Lack of modern health care coverage alone is enough to justify it. A bonus is that the quality of life across the board is significantly higher.
That is objectively not socialism (any definition of socialism that begins by defining it as a form of capitalism is fundamentally confused)
That said, I’d agree that it is a widespread misunderstanding today. And what people mean when they say socialism is usually actually social democracy (which despite sounding like the word socialism is a mixed system based on capitalism)
Using that misunderstanding as the definition I would definitely live in many of those countries. Many have some of the highest qualities of life in the world, low rates of poverty, universal access to good healthcare and education, and good social mobility.
E.g Denmark, Sweden, Norway, Finland, Iceland, Germany
Provided there is an appropriate amount of technocracy (decisions made by experts rather than politicians), it'd be hard for me to think of a better form of government.
Anyway, this was largely the US until Regan. Social safety net could've been stronger, but that had to evolve. Same as in Europe.
Except , racism. Addressing that is not a part of any definition of socialism that I'm aware of. Equality is certainly going along with the spirit of this definition of "socialism"
"Socialists of Lemmy, would you move to a country that someone who has absolutely no idea what socialism is thinks is socialist?"
Lmao.
@nodsocket @PetDinosaurs OP: what socialist policies would you implement?
commenter: what do you mean by socialism?
OP: let's go with an incorrect definition of socialism. what social democrat policies would you implement?
I would love to.
Lol. Lmao, even
Why couldn't that what you just described be called something different other than "socialism" then? Sounds like a bad move to make it fall under that same umbrella especially since that term is very frowned upon if not straight out forbidden in a few European countries for example.
It is, the term for this type of system is called Social Democracy which is not a synonym for socialism, but people (Americans at least) confused and conflate the two terms to the point that they’ve become one and the same in the minds of many people who don’t really understand the terms or their origins.
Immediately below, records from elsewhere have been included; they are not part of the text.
### src/rtl/mirfak_lsu_stage.sv
// mirfak_lsu_stage: write-back stage load/store unit.
// Takes one load or store from the pipeline, checks alignment and access
// format, and runs a single Wishbone-style classic cycle on the data bus.
// It reports completion, load data, misalignment and access faults.
//
// Handshake: a request is accepted only in IDLE, in the cycle it is presented
// (lsu_busy_o rises combinationally). Once cyc/stb are raised, every bus output
// is held until the first edge that samples ack or err (ack has priority).
// The pipeline sees exactly one DONE cycle after that edge.
module mirfak_lsu_stage #(
    parameter int unsigned BUS_TIMEOUT      = 0,
    parameter bit          ENABLE_FMT_CHECK = 1'b1
) (
    input  logic        clk_i,
    input  logic        rst_ni,
    input  logic [31:0] wb_alu_result_i,
    input  logic [31:0] wb_lsu_wdata_i,
    input  logic [2:0]  wb_funct3_i,
    input  logic        wb_mem_read_i,
    input  logic        wb_mem_write_i,
    input  logic        wb_bubble_i,
    input  logic        wb_exception_i,
    input  logic        wb_kill_i,
    output logic [31:0] dwbm_addr_o,
    output logic [31:0] dwbm_dat_o,
    output logic [3:0]  dwbm_sel_o,
    output logic        dwbm_cyc_o,
    output logic        dwbm_stb_o,
    output logic        dwbm_we_o,
    input  logic [31:0] dwbm_dat_i,
    input  logic        dwbm_ack_i,
    input  logic        dwbm_err_i,
    output logic [31:0] lsu_rdata_o,
    output logic        lsu_done_o,
    output logic        lsu_busy_o,
    output logic        lsu_ld_misaligned_o,
    output logic        lsu_st_misaligned_o,
    output logic        lsu_ld_fault_o,
    output logic        lsu_st_fault_o,
    output logic [31:0] lsu_mtval_o
);

    localparam logic [1:0] S_IDLE = 2'd0;
    localparam logic [1:0] S_BUSY = 2'd1;
    localparam logic [1:0] S_DONE = 2'd2;

    logic [1:0]  r_state;
    logic        r_cyc;
    logic        r_we;
    logic        r_acc_wr;   // access direction, kept after we drops
    logic [31:0] r_addr;
    logic [3:0]  r_sel;
    logic [31:0] r_dat;
    logic [31:0] r_rdata;
    logic [31:0] r_mtval;    // byte address of the access in flight
    logic [2:0]  r_f3;
    logic        r_fault;
    logic        r_killed;
    logic [31:0] r_cnt;

    logic        w_req;
    logic        w_idle_req;
    logic        w_fmt_bad;
    logic        w_misaligned;
    logic        w_issue;
    logic        w_timeout;
    logic        w_report;
    logic [1:0]  w_size;
    logic [3:0]  w_sel;
    logic [31:0] w_st_dat;
    logic [7:0]  w_byte;
    logic [15:0] w_half;
    logic [31:0] w_ld_data;

    // Reset is folded in so no flag or busy can show while rst_ni is low.
    assign w_req = rst_ni & (wb_mem_read_i | wb_mem_write_i) & ~wb_bubble_i
                   & ~wb_exception_i & ~wb_kill_i;
    assign w_idle_req = w_req & (r_state == S_IDLE);

    assign w_fmt_bad = ENABLE_FMT_CHECK && ((wb_funct3_i == 3'b011) ||
                       (wb_funct3_i == 3'b110) || (wb_funct3_i == 3'b111));
    // Unflagged 011/110/111 fall back to a full word access.
    assign w_size = (wb_funct3_i[1:0] == 2'b11) ? 2'b10 : wb_funct3_i[1:0];
    assign w_misaligned = ~w_fmt_bad &
                          (((w_size == 2'b01) & wb_alu_result_i[0]) |
                           ((w_size == 2'b10) & (wb_alu_result_i[1:0] != 2'b00)));
    assign w_issue = w_idle_req & ~w_fmt_bad & ~w_misaligned;

    assign w_timeout = (BUS_TIMEOUT != 0) && (r_cnt == BUS_TIMEOUT - 1);
    assign w_report  = (r_state == S_DONE) & ~r_killed;

    // Byte lanes and write data replication for the requested store size.
    always_comb begin
        w_sel    = 4'b1111;
        w_st_dat = wb_lsu_wdata_i;
        case (w_size)
            2'b00: begin
                w_sel    = 4'b0001 << wb_alu_result_i[1:0];
                w_st_dat = {4{wb_lsu_wdata_i[7:0]}};
            end
            2'b01: begin
                w_sel    = wb_alu_result_i[1] ? 4'b1100 : 4'b0011;
                w_st_dat = {2{wb_lsu_wdata_i[15:0]}};
            end
            default: begin
                w_sel    = 4'b1111;
                w_st_dat = wb_lsu_wdata_i;
            end
        endcase
    end

    // Pick the addressed lane out of the returned bus word and extend it.
    always_comb begin
        w_byte    = 8'h00;
        w_half    = r_mtval[1] ? dwbm_dat_i[31:16] : dwbm_dat_i[15:0];
        w_ld_data = dwbm_dat_i;
        case (r_mtval[1:0])
            2'b00:   w_byte = dwbm_dat_i[7:0];
            2'b01:   w_byte = dwbm_dat_i[15:8];
            2'b10:   w_byte = dwbm_dat_i[23:16];
            default: w_byte = dwbm_dat_i[31:24];
        endcase
        case (r_f3)
            3'b000:  w_ld_data = {{24{w_byte[7]}}, w_byte};
            3'b001:  w_ld_data = {{16{w_half[15]}}, w_half};
            3'b100:  w_ld_data = {24'h000000, w_byte};
            3'b101:  w_ld_data = {16'h0000, w_half};
            default: w_ld_data = dwbm_dat_i;
        endcase
    end

    // Access FSM: capture the bus cycle in IDLE, wait for ack/err/timeout, report once.
    always_ff @(posedge clk_i or negedge rst_ni) begin
        if (!rst_ni) begin
            r_state  <= S_IDLE;
            r_cyc    <= 1'b0;
            r_we     <= 1'b0;
            r_acc_wr <= 1'b0;
            r_addr   <= 32'h0;
            r_sel    <= 4'h0;
            r_dat    <= 32'h0;
            r_rdata  <= 32'h0;
            r_mtval  <= 32'h0;
            r_f3     <= 3'b000;
            r_fault  <= 1'b0;
            r_killed <= 1'b0;
            r_cnt    <= 32'h0;
        end else begin
            case (r_state)
                S_IDLE: begin
                    if (w_issue) begin
                        r_state  <= S_BUSY;
                        r_cyc    <= 1'b1;
                        r_we     <= wb_mem_write_i;
                        r_acc_wr <= wb_mem_write_i;
                        r_addr   <= {wb_alu_result_i[31:2], 2'b00};
                        r_sel    <= w_sel;
                        r_dat    <= wb_mem_write_i ? w_st_dat : 32'h0;
                        r_mtval  <= wb_alu_result_i;
                        r_f3     <= wb_funct3_i;
                        r_fault  <= 1'b0;
                        r_killed <= 1'b0;
                        r_cnt    <= 32'h0;
                    end
                end
                S_BUSY: begin
                    r_cnt <= r_cnt + 32'd1;
                    // The bus cycle still finishes; only the report is dropped.
                    if (wb_kill_i) begin
                        r_killed <= 1'b1;
                    end
                    if (dwbm_ack_i | dwbm_err_i | w_timeout) begin
                        r_state <= S_DONE;
                        r_cyc   <= 1'b0;
                        r_we    <= 1'b0;
                        if (dwbm_ack_i) begin
                            if (!r_acc_wr) begin
                                r_rdata <= w_ld_data;
                            end
                        end else begin
                            r_fault <= 1'b1;
                        end
                    end
                end
                S_DONE:  r_state <= S_IDLE;
                default: r_state <= S_IDLE;
            endcase
        end
    end

    assign dwbm_addr_o = r_addr;
    assign dwbm_dat_o  = r_dat;
    assign dwbm_sel_o  = r_sel;
    assign dwbm_cyc_o  = r_cyc;
    assign dwbm_stb_o  = r_cyc;
    assign dwbm_we_o   = r_we;

    assign lsu_rdata_o = r_rdata;
    assign lsu_busy_o  = (r_state == S_BUSY) | w_issue;
    assign lsu_done_o  = w_report & ~r_fault;

    assign lsu_ld_misaligned_o = w_idle_req & ~wb_mem_write_i & w_misaligned;
    assign lsu_st_misaligned_o = w_idle_req &  wb_mem_write_i & w_misaligned;
    assign lsu_ld_fault_o = (w_idle_req & ~wb_mem_write_i & w_fmt_bad) |
                            (w_report & r_fault & ~r_acc_wr);
    assign lsu_st_fault_o = (w_idle_req &  wb_mem_write_i & w_fmt_bad) |
                            (w_report & r_fault &  r_acc_wr);
    assign lsu_mtval_o = (w_idle_req & (w_fmt_bad | w_misaligned)) ?
                         wb_alu_result_i : r_mtval;

endmodule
Because we're too busy categorizing this stupid shit into bins of "good" and "bad" when reality is a greyscale between these two. These are fairly reasonable points and should be viewed as a more centrist POV, but since we (read: primarily North America) have a tribal "us vs. them" animosity about it we lump many reasonable ideas together on each end of the spectrum. Things like not having to go bankrupt when you or a loved one needs an emergency hospital visit somehow automatically gets lumped in with the other extreme "socialist" ideas just to solely argue against it and not budge from their end of the extreme.
Words, used in non technical contexts, mean what people mean when they use them.
Descriptive. Not proscriptive.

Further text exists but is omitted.